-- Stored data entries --
"""

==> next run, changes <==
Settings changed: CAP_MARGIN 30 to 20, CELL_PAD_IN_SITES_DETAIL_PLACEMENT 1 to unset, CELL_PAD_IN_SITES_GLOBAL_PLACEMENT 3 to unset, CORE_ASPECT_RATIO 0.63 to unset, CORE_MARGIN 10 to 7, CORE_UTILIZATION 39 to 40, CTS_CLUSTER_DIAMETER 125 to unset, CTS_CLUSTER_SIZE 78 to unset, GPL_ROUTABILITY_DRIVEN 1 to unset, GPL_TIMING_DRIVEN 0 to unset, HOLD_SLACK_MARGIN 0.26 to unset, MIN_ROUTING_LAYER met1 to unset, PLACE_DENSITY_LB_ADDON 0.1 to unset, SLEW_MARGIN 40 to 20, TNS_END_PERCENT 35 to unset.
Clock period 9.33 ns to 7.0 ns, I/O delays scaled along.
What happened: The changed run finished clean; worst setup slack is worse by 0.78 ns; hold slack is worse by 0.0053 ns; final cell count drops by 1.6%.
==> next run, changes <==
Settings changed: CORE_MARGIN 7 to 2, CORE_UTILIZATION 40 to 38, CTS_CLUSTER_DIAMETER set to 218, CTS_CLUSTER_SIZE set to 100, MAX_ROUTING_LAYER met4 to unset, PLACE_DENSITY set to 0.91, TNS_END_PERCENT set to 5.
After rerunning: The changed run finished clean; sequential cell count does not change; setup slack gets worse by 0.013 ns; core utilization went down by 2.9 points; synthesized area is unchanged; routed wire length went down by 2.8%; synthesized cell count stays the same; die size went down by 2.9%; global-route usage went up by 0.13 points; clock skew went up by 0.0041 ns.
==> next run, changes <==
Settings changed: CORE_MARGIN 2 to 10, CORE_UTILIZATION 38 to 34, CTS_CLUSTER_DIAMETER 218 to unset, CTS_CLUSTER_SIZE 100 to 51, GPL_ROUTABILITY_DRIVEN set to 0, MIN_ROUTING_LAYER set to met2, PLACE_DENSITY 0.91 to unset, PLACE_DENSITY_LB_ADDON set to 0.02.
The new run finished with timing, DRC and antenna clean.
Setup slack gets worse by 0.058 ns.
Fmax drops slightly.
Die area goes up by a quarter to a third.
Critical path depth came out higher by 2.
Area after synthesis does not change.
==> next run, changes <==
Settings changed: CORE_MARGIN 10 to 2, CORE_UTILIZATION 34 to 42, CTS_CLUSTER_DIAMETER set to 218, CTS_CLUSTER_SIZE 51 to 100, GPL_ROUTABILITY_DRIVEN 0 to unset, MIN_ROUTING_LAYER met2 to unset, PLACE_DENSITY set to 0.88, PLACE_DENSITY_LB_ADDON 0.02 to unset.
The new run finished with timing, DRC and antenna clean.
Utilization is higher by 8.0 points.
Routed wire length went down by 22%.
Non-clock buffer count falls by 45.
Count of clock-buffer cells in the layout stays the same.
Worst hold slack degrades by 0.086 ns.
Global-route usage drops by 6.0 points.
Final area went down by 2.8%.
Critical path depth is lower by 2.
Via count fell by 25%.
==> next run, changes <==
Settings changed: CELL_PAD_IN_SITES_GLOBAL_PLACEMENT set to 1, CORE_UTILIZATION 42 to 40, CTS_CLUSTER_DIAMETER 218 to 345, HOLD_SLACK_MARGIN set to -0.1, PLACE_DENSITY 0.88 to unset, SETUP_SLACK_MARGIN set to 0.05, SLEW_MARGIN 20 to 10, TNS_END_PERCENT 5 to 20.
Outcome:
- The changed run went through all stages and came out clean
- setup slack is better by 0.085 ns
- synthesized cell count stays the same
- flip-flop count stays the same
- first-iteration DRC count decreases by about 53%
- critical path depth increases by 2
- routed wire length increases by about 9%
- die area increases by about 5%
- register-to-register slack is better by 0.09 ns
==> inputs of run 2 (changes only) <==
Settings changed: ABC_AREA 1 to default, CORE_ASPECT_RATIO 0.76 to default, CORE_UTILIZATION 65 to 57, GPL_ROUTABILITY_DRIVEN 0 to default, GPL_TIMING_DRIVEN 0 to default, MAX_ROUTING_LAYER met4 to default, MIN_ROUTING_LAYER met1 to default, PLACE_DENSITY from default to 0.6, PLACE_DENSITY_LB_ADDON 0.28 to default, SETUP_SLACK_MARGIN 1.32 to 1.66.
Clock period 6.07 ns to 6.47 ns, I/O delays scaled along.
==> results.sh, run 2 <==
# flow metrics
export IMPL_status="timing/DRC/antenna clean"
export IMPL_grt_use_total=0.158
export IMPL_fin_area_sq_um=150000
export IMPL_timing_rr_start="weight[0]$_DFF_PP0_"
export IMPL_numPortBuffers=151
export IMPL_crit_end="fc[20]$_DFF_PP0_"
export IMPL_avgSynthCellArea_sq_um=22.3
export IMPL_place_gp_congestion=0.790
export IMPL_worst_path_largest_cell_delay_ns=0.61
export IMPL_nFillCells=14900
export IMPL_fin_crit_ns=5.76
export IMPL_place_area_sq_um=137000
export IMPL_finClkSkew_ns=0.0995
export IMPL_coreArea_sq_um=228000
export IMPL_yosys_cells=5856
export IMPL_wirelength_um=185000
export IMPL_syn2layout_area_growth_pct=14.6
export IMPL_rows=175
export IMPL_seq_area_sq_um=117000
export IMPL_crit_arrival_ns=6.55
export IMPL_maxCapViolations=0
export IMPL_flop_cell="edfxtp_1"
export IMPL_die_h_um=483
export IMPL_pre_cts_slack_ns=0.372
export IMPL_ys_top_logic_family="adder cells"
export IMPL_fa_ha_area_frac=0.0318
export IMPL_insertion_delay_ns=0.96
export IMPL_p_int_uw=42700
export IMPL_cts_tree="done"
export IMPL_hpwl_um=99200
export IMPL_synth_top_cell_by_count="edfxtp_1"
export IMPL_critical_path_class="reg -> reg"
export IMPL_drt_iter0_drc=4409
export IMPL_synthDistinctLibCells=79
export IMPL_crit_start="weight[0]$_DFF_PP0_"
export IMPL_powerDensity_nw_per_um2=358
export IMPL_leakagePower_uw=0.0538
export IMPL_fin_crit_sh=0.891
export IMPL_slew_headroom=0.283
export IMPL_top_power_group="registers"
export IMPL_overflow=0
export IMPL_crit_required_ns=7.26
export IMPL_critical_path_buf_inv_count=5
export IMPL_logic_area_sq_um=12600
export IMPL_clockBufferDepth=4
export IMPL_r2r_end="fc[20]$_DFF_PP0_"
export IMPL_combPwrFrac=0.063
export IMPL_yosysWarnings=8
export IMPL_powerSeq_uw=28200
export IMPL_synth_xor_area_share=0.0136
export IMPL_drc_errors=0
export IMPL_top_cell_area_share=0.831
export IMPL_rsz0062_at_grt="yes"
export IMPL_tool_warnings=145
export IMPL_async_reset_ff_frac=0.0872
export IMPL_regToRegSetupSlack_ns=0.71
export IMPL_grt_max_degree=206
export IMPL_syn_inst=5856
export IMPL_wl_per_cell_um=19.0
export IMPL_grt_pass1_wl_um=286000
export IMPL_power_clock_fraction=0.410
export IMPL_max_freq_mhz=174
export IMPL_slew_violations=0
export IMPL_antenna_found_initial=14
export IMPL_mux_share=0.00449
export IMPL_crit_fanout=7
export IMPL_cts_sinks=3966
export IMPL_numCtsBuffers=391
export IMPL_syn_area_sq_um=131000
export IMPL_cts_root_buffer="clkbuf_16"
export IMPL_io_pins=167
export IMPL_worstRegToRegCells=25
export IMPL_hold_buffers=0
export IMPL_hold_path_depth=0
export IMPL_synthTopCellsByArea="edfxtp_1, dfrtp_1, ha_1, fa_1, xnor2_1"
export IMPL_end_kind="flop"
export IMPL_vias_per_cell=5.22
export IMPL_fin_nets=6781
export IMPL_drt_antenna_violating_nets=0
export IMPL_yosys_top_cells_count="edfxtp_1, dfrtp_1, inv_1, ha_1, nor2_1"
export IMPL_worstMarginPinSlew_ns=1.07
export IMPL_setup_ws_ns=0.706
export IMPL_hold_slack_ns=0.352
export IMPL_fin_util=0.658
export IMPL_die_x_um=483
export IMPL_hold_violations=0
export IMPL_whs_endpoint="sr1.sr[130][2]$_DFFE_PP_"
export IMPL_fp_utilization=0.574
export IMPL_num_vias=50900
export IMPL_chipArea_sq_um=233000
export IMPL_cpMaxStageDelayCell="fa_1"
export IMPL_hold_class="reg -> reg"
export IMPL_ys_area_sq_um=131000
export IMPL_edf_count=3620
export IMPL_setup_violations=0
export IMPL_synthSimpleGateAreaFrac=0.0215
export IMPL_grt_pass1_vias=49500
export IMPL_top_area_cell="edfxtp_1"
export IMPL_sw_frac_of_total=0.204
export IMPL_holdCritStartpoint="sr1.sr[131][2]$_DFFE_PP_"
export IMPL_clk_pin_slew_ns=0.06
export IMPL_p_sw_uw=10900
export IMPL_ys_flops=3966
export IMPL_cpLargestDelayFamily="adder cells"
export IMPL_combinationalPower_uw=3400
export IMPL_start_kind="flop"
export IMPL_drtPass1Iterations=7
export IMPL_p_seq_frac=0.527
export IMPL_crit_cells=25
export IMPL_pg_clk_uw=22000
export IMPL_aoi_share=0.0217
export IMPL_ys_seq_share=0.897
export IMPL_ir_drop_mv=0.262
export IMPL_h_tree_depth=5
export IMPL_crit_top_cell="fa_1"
Design a_filter_approx, start of the top module:
module a_filter_approx(
    input [31:0] x_in,
    input clk,
    input [5:0] reset,
    output [31:0] y_out);
    wire [10:0] a1_1;
    wire [10:0] a1_2;
    wire [10:0] a1_3;
    wire [10:0] a1_4;
    wire [10:0] b1;
    assign a1_1 = -11'sd192;
    assign a1_2 = -11'sd1021;
    assign a1_3 = -11'sd928;
    assign a1_4 = -11'sd1010;
    assign b1 = 11'sd307;
    wire [31:0] y_1;
    wire [31:0] y_2;
    wire [31:0] y_3;
    wire [31:0] y_4;
    wire [31:0] y_5;
    fos_exact_v4 first_stage(x_in,a1_4,clk,reset[0],y_1);
    fos_exact_v3 second_stage(y_1,a1_3,b1,clk,reset[1],y_2);
    fos_exact_v2 third_stage(y_2,a1_2,clk,reset[2],y_3);
    fos_exact_v2 fourth_stage(y_3,a1_2,clk,reset[3],y_4);
    fos_exact_v1 fifth_stage(y_4,a1_1,clk,reset[4],y_5);
    fos_exact_v1 sixth_stage(y_5,a1_1,clk,reset[5],y_out);
endmodule
make LEC_CHECK=0 CAP_MARGIN=20 CORE_MARGIN=2 CORE_UTILIZATION=72 CTS_CLUSTER_DIAMETER=230 PLACE_DENSITY_LB_ADDON=0.21 SLEW_MARGIN=20 finish   # period 6.6 ns
run.sh (not shown) runs the stock make flow with config.mk's settings and CLKGATE_MAP_FILE=.
The first run finished but fails on negative setup slack.
==> next run, changes <==
--- a/flow/config.mk
+++ b/flow/config.mk
@@ -8,6 +8,7 @@
 export CAP_MARGIN = 20
+export CORE_ASPECT_RATIO = 0.9
 export CORE_MARGIN = 2
 export CORE_UTILIZATION = 72
-export CTS_CLUSTER_DIAMETER = 230
 export PLACE_DENSITY_LB_ADDON = 0.21
+export SETUP_SLACK_MARGIN = 1.76
 export SLEW_MARGIN = 20
==> flow/constraint.sdc (replaced) <==
create_clock -name core_clock -period 6.31 [get_ports {clk}]
set_input_delay 1.2620 -clock core_clock [delete_from_list [all_inputs] [get_ports {clk}]]
set_output_delay 1.2620 -clock core_clock [all_outputs]
set_load 0.01 [all_outputs]
Outcome: The changed run completed and failed the layout checks on negative setup slack. Register-to-register slack is about the same. Routed wire length climbs by 24%. Die size hardly moves. Final cell count rose by 0.59%. Synthesized area does not change. Global-route usage rose by 4.5 points. Cell area rose by 6.7%. Hold slack is better by 0.0084 ns.
==> next run, changes <==
--- a/flow/config.mk
+++ b/flow/config.mk
@@ -8,7 +8,4 @@
 export CAP_MARGIN = 20
-export CORE_ASPECT_RATIO = 0.9
 export CORE_MARGIN = 2
-export CORE_UTILIZATION = 72
-export PLACE_DENSITY_LB_ADDON = 0.21
-export SETUP_SLACK_MARGIN = 1.76
+export CORE_UTILIZATION = 63
 export SLEW_MARGIN = 20
==> flow/constraint.sdc (replaced) <==
create_clock -name core_clock -period 8.15 [get_ports {clk}]
set_input_delay 1.6300 -clock core_clock [delete_from_list [all_inputs] [get_ports {clk}]]
set_output_delay 1.6300 -clock core_clock [all_outputs]
set_load 0.01 [all_outputs]
Outcome: With this change the flow produced a clean layout. Core utilization went down by 22 points. Die area went up by about 14%. Final cell count went down by 2.7%. Setup slack gets better by 1.6 ns.
==> next run, changes <==
--- a/flow/config.mk
+++ b/flow/config.mk
@@ -9,3 +9,4 @@
 export CORE_MARGIN = 2
-export CORE_UTILIZATION = 63
+export CORE_UTILIZATION = 72
+export PLACE_DENSITY = 0.77
 export SLEW_MARGIN = 20
==> flow/constraint.sdc (replaced) <==
create_clock -name core_clock -period 7.29 [get_ports {clk}]
set_input_delay 1.4580 -clock core_clock [delete_from_list [all_inputs] [get_ports {clk}]]
set_output_delay 1.4580 -clock core_clock [all_outputs]
set_load 0.01 [all_outputs]
Outcome:
- With this change the flow ran to the end with violations: negative setup slack
- utilization rose by 11 points
- routed wire length rose by 4.8%
- setup slack gets worse by 0.26 ns
- sequential share of layout area decreases by 0.47 points
- flip-flop count does not change
==> next run, changes <==
--- a/flow/config.mk
+++ b/flow/config.mk
@@ -10,3 +10,3 @@
 export CORE_UTILIZATION = 72
-export PLACE_DENSITY = 0.77
+export SETUP_SLACK_MARGIN = -0.46
 export SLEW_MARGIN = 20
==> flow/constraint.sdc (replaced) <==
create_clock -name core_clock -period 6.26 [get_ports {clk}]
set_input_delay 1.2520 -clock core_clock [delete_from_list [all_inputs] [get_ports {clk}]]
set_output_delay 1.2520 -clock core_clock [all_outputs]
set_load 0.01 [all_outputs]
After rerunning:
- The new run finished with negative setup slack left
- register-to-register slack got worse by 0.62 ns
- non-clock buffer count goes up by 342
- die area stays the same
- sequential share of layout area is lower by 1.4 points
- via count is higher by 9.2%
- worst setup slack got worse by 1.8 ns
- core utilization went up by 5.6 points
- final cell count went up by about 6%
- design area grows by 7.0%
==> next run, changes <==
--- a/flow/config.mk
+++ b/flow/config.mk
@@ -10,3 +10,3 @@
 export CORE_UTILIZATION = 72
-export SETUP_SLACK_MARGIN = -0.46
+export PLACE_DENSITY = 0.67
 export SLEW_MARGIN = 20
==> flow/constraint.sdc (replaced) <==
create_clock -name core_clock -period 7.25 [get_ports {clk}]
set_input_delay 1.4500 -clock core_clock [delete_from_list [all_inputs] [get_ports {clk}]]
set_output_delay 1.4500 -clock core_clock [all_outputs]
set_load 0.01 [all_outputs]
The new run produced a layout that fails on negative setup slack.
Die size is unchanged.
Setup slack gains 1.7 ns.
Final cell count came out lower by a few percent.
Via count went down by a little under a tenth.

---

Starting RTL as in the previous note.
clock: 7.88 ns
lec_check: 0
cap_margin: 20
core_margin: 2
core_utilization: 72
place_density_lb_addon: 0.21
slew_margin: 20
The first run ran to the end with no violations.
Edit:
CORE_UTILIZATION = 40   (was 72)
PLACE_DENSITY_LB_ADDON = default   (was 0.21)
clock period = 10.0 ns   (was 7.88 ns; I/O delays follow)
Flip-flop count stays the same.
Setup slack is better by 0.60 ns.
Wire length shrinks by about 5%.
Die size grows by about 80%.
Edit:
MIN_ROUTING_LAYER = met2   (was default)
clock period = 14.5 ns   (was 10.0 ns; I/O delays follow)
Wire length goes up by a few percent.
Flip-flop count does not change.
Final area goes up slightly.
Setup slack is better by 3.6 ns.
Edit:
CAP_MARGIN = 25   (was 20)
CTS_CLUSTER_DIAMETER = 386   (was default)
TNS_END_PERCENT = 60   (was default)
What happened:
- via count is about the same
- non-clock buffer count rises by 2
- final cell count stays flat
Edit:
ABC_AREA = 1   (was default)
CAP_MARGIN = 20   (was 25)
CORE_UTILIZATION = 64   (was 40)
CTS_CLUSTER_DIAMETER = default   (was 386)
MIN_ROUTING_LAYER = default   (was met2)
TNS_END_PERCENT = default   (was 60)
clock period = 6.48 ns   (was 14.5 ns; I/O delays follow)
=>
- Now the flow finished but failed the layout checks on setup timing
- cell count came out higher by 25%
- clock skew came out lower by 0.0030 ns
- setup slack degrades by 4.6 ns
- global-route usage came out higher by 11 points
- design area came out higher by 18%
- synthesized cell count came out higher by 39%
- area after synthesis came out higher by 16%
- via count came out higher by 1.8%

---

== red ==
a_filter_approx again, from the RTL that the note above started with.
==> flow/design.v (excerpt) <==
module a_filter_approx(
    input [31:0] x_in,
    input clk,
    input [5:0] reset,
    output [31:0] y_out);
Settings: LEC_CHECK=0, CAP_MARGIN=20, CORE_MARGIN=2, CORE_UTILIZATION=72, PLACE_DENSITY=0.35, SETUP_SLACK_MARGIN=2.31, SLEW_MARGIN=20; clock period 7.88 ns.
What the final checks of red revealed, after a flow that finished every stage, was a layout that fails on negative setup slack.
Edits applied to the flow inputs when going from red to blue:
Settings: SETUP_SLACK_MARGIN now 2.35, was 2.31; CTS_CLUSTER_SIZE now 84, previously not set; CORE_ASPECT_RATIO now 0.92, previously not set.
### Flow results
blue ran to completion and came out clean on the timing, design-rule and antenna checks.
Going from red to blue, shortest clock period the worst path allows after layout shrinks by 310 ps.
From red to blue the numbers moved as follows: core occupancy in the finished layout moved down.
From red to blue the numbers moved as follows: post-cts repair resize count went down by 68; sequential share of layout area has increased; effective utilization at floorplan increased by 0.25 points relative to the old numbers.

"""

-- EXERCISE OBJECTIVE --
Would you retype the lines above from the one with "export IMPL_syn_area_sq_um=131000" down to the one with "export IMPL_drt_antenna_violating_nets=0", word for word, both ends included and no other lines?

-- YOUR SOLUTION --
export IMPL_syn_area_sq_um=131000
export IMPL_cts_root_buffer="clkbuf_16"
export IMPL_io_pins=167
export IMPL_worstRegToRegCells=25
export IMPL_hold_buffers=0
export IMPL_hold_path_depth=0
export IMPL_synthTopCellsByArea="edfxtp_1, dfrtp_1, ha_1, fa_1, xnor2_1"
export IMPL_end_kind="flop"
export IMPL_vias_per_cell=5.22
export IMPL_fin_nets=6781
export IMPL_drt_antenna_violating_nets=0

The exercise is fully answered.